- _About this task_:
Scan the entries below for the string "disable" and copy every line where it turns up.
*** Block opens ***
===== src/rtl/pm_irq_pkg.sv =====
package pm_irq_pkg;
  localparam int unsigned DATA_W    = 32;
  localparam int unsigned CAUSE_OFF = 32'h50;
  localparam int unsigned MASK_OFF  = 32'h54;
  localparam int unsigned INDEX_OFF = 32'h58;
  localparam int unsigned VALID_BIT = 31;

  typedef enum logic [1:0] {
    SEL_NONE,
    SEL_CAUSE,
    SEL_MASK,
    SEL_INDEX
  } reg_sel_e;
endpackage


===== src/rtl/pm_irq_cause.sv =====
module pm_irq_cause #(
  parameter int unsigned NUM_SRC = 32
) (
  input  logic               clk_i,
  input  logic               rst_ni,
  input  logic [NUM_SRC-1:0] evt_i,
  input  logic               wr_en_i,
  input  logic [NUM_SRC-1:0] wdata_i,
  output logic [NUM_SRC-1:0] cause_o
);
  logic [NUM_SRC-1:0] cause_q, cause_d;

  // write lands first, events OR on top so none is lost
  always_comb begin
    cause_d = wr_en_i ? wdata_i : cause_q;
    cause_d = cause_d | evt_i;
  end

  always_ff @(posedge clk_i or negedge rst_ni) begin
    if (!rst_ni) cause_q <= '0;
    else         cause_q <= cause_d;
  end

  assign cause_o = cause_q;

  a_r3_evt_sets: assert property (@(posedge clk_i) disable iff (!rst_ni)
    (|evt_i) |=> ((cause_q & $past(evt_i)) == $past(evt_i)));

  a_r4_hold: assert property (@(posedge clk_i) disable iff (!rst_ni)
    (!wr_en_i && evt_i == '0) |=> $stable(cause_q));

  a_r6_evt_over_wr: assert property (@(posedge clk_i) disable iff (!rst_ni)
    wr_en_i |=> (cause_q == ($past(wdata_i) | $past(evt_i))));
endmodule


===== src/rtl/pm_irq_mask.sv =====
module pm_irq_mask #(
  parameter int unsigned NUM_SRC = 32
) (
  input  logic               clk_i,
  input  logic               rst_ni,
  input  logic               wr_en_i,
  input  logic [NUM_SRC-1:0] wdata_i,
  output logic [NUM_SRC-1:0] mask_o
);
  logic [NUM_SRC-1:0] mask_q;

  always_ff @(posedge clk_i or negedge rst_ni) begin
    if (!rst_ni)      mask_q <= '0;
    else if (wr_en_i) mask_q <= wdata_i;
  end

  assign mask_o = mask_q;

  a_r7_mask_wr: assert property (@(posedge clk_i) disable iff (!rst_ni)
    wr_en_i |=> (mask_q == $past(wdata_i)));

  a_r7_mask_hold: assert property (@(posedge clk_i) disable iff (!rst_ni)
    !wr_en_i |=> $stable(mask_q));
endmodule


===== src/rtl/pm_irq_prio.sv =====
module pm_irq_prio #(
  parameter int unsigned NUM_SRC = 32,
  localparam int unsigned IDX_W = (NUM_SRC > 1) ? $clog2(NUM_SRC) : 1
) (
  input  logic [NUM_SRC-1:0] pend_i,
  output logic               valid_o,
  output logic [IDX_W-1:0]   idx_o
);
  // ascending scan, last hit wins -> highest bit has priority
  always_comb begin
    idx_o = '0;
    for (int unsigned i = 0; i < NUM_SRC; i++) begin
      if (pend_i[i]) idx_o = IDX_W'(i);
    end
  end

  assign valid_o = |pend_i;
endmodule


===== src/rtl/pm_irq_ctrl.sv =====
module pm_irq_ctrl
  import pm_irq_pkg::*;
#(
  parameter int unsigned NUM_SRC = 32,
  parameter int unsigned ADDR_W  = 8
) (
  input  logic                clk_i,
  input  logic                rst_ni,
  input  logic [NUM_SRC-1:0]  evt_i,
  input  logic                bus_req_i,
  input  logic                bus_we_i,
  input  logic [ADDR_W-1:0]   bus_addr_i,
  input  logic [DATA_W-1:0]   bus_wdata_i,
  output logic [DATA_W-1:0]   bus_rdata_o,
  output logic                irq_o
);
  localparam int unsigned IDX_W = (NUM_SRC > 1) ? $clog2(NUM_SRC) : 1;

  reg_sel_e           sel;
  logic               wr_cause, wr_mask;
  logic [NUM_SRC-1:0] cause, mask, pend;
  logic               top_valid;
  logic [IDX_W-1:0]   top_idx;

  always_comb begin
    if      (bus_addr_i == ADDR_W'(CAUSE_OFF)) sel = SEL_CAUSE;
    else if (bus_addr_i == ADDR_W'(MASK_OFF))  sel = SEL_MASK;
    else if (bus_addr_i == ADDR_W'(INDEX_OFF)) sel = SEL_INDEX;
    else                                       sel = SEL_NONE;
  end

  assign wr_cause = bus_req_i && bus_we_i && (sel == SEL_CAUSE);
  assign wr_mask  = bus_req_i && bus_we_i && (sel == SEL_MASK);

  pm_irq_cause #(.NUM_SRC(NUM_SRC)) u_cause (
    .clk_i   (clk_i),
    .rst_ni  (rst_ni),
    .evt_i   (evt_i),
    .wr_en_i (wr_cause),
    .wdata_i (bus_wdata_i[NUM_SRC-1:0]),
    .cause_o (cause)
  );

  pm_irq_mask #(.NUM_SRC(NUM_SRC)) u_mask (
    .clk_i   (clk_i),
    .rst_ni  (rst_ni),
    .wr_en_i (wr_mask),
    .wdata_i (bus_wdata_i[NUM_SRC-1:0]),
    .mask_o  (mask)
  );

  assign pend = cause & mask;

  pm_irq_prio #(.NUM_SRC(NUM_SRC)) u_prio (
    .pend_i  (pend),
    .valid_o (top_valid),
    .idx_o   (top_idx)
  );

  assign irq_o = top_valid;

  always_comb begin
    bus_rdata_o = '0;
    unique case (sel)
      SEL_CAUSE: bus_rdata_o[NUM_SRC-1:0] = cause;
      SEL_MASK:  bus_rdata_o[NUM_SRC-1:0] = mask;
      SEL_INDEX: begin
        bus_rdata_o[VALID_BIT]   = top_valid;
        bus_rdata_o[IDX_W-1:0]   = top_valid ? top_idx : '0;
      end
      default:   bus_rdata_o = '0;
    endcase
  end

  a_r8_irq_level: assert property (@(posedge clk_i) disable iff (!rst_ni)
    irq_o == (pend != '0));

  a_r9_idx_top: assert property (@(posedge clk_i) disable iff (!rst_ni)
    top_valid |-> (pend[top_idx] && ((pend >> top_idx) == NUM_SRC'(1))));

  a_r1_reset_quiet: assert property (@(posedge clk_i) disable iff (!rst_ni)
    $rose(rst_ni) |-> (cause == '0 && mask == '0));
endmodule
*** Block closes ***
- _Solution for this problem_:
  a_r3_evt_sets: assert property (@(posedge clk_i) disable iff (!rst_ni)
  a_r4_hold: assert property (@(posedge clk_i) disable iff (!rst_ni)
  a_r6_evt_over_wr: assert property (@(posedge clk_i) disable iff (!rst_ni)
  a_r7_mask_wr: assert property (@(posedge clk_i) disable iff (!rst_ni)
  a_r7_mask_hold: assert property (@(posedge clk_i) disable iff (!rst_ni)
  a_r8_irq_level: assert property (@(posedge clk_i) disable iff (!rst_ni)
  a_r9_idx_top: assert property (@(posedge clk_i) disable iff (!rst_ni)
  a_r1_reset_quiet: assert property (@(posedge clk_i) disable iff (!rst_ni)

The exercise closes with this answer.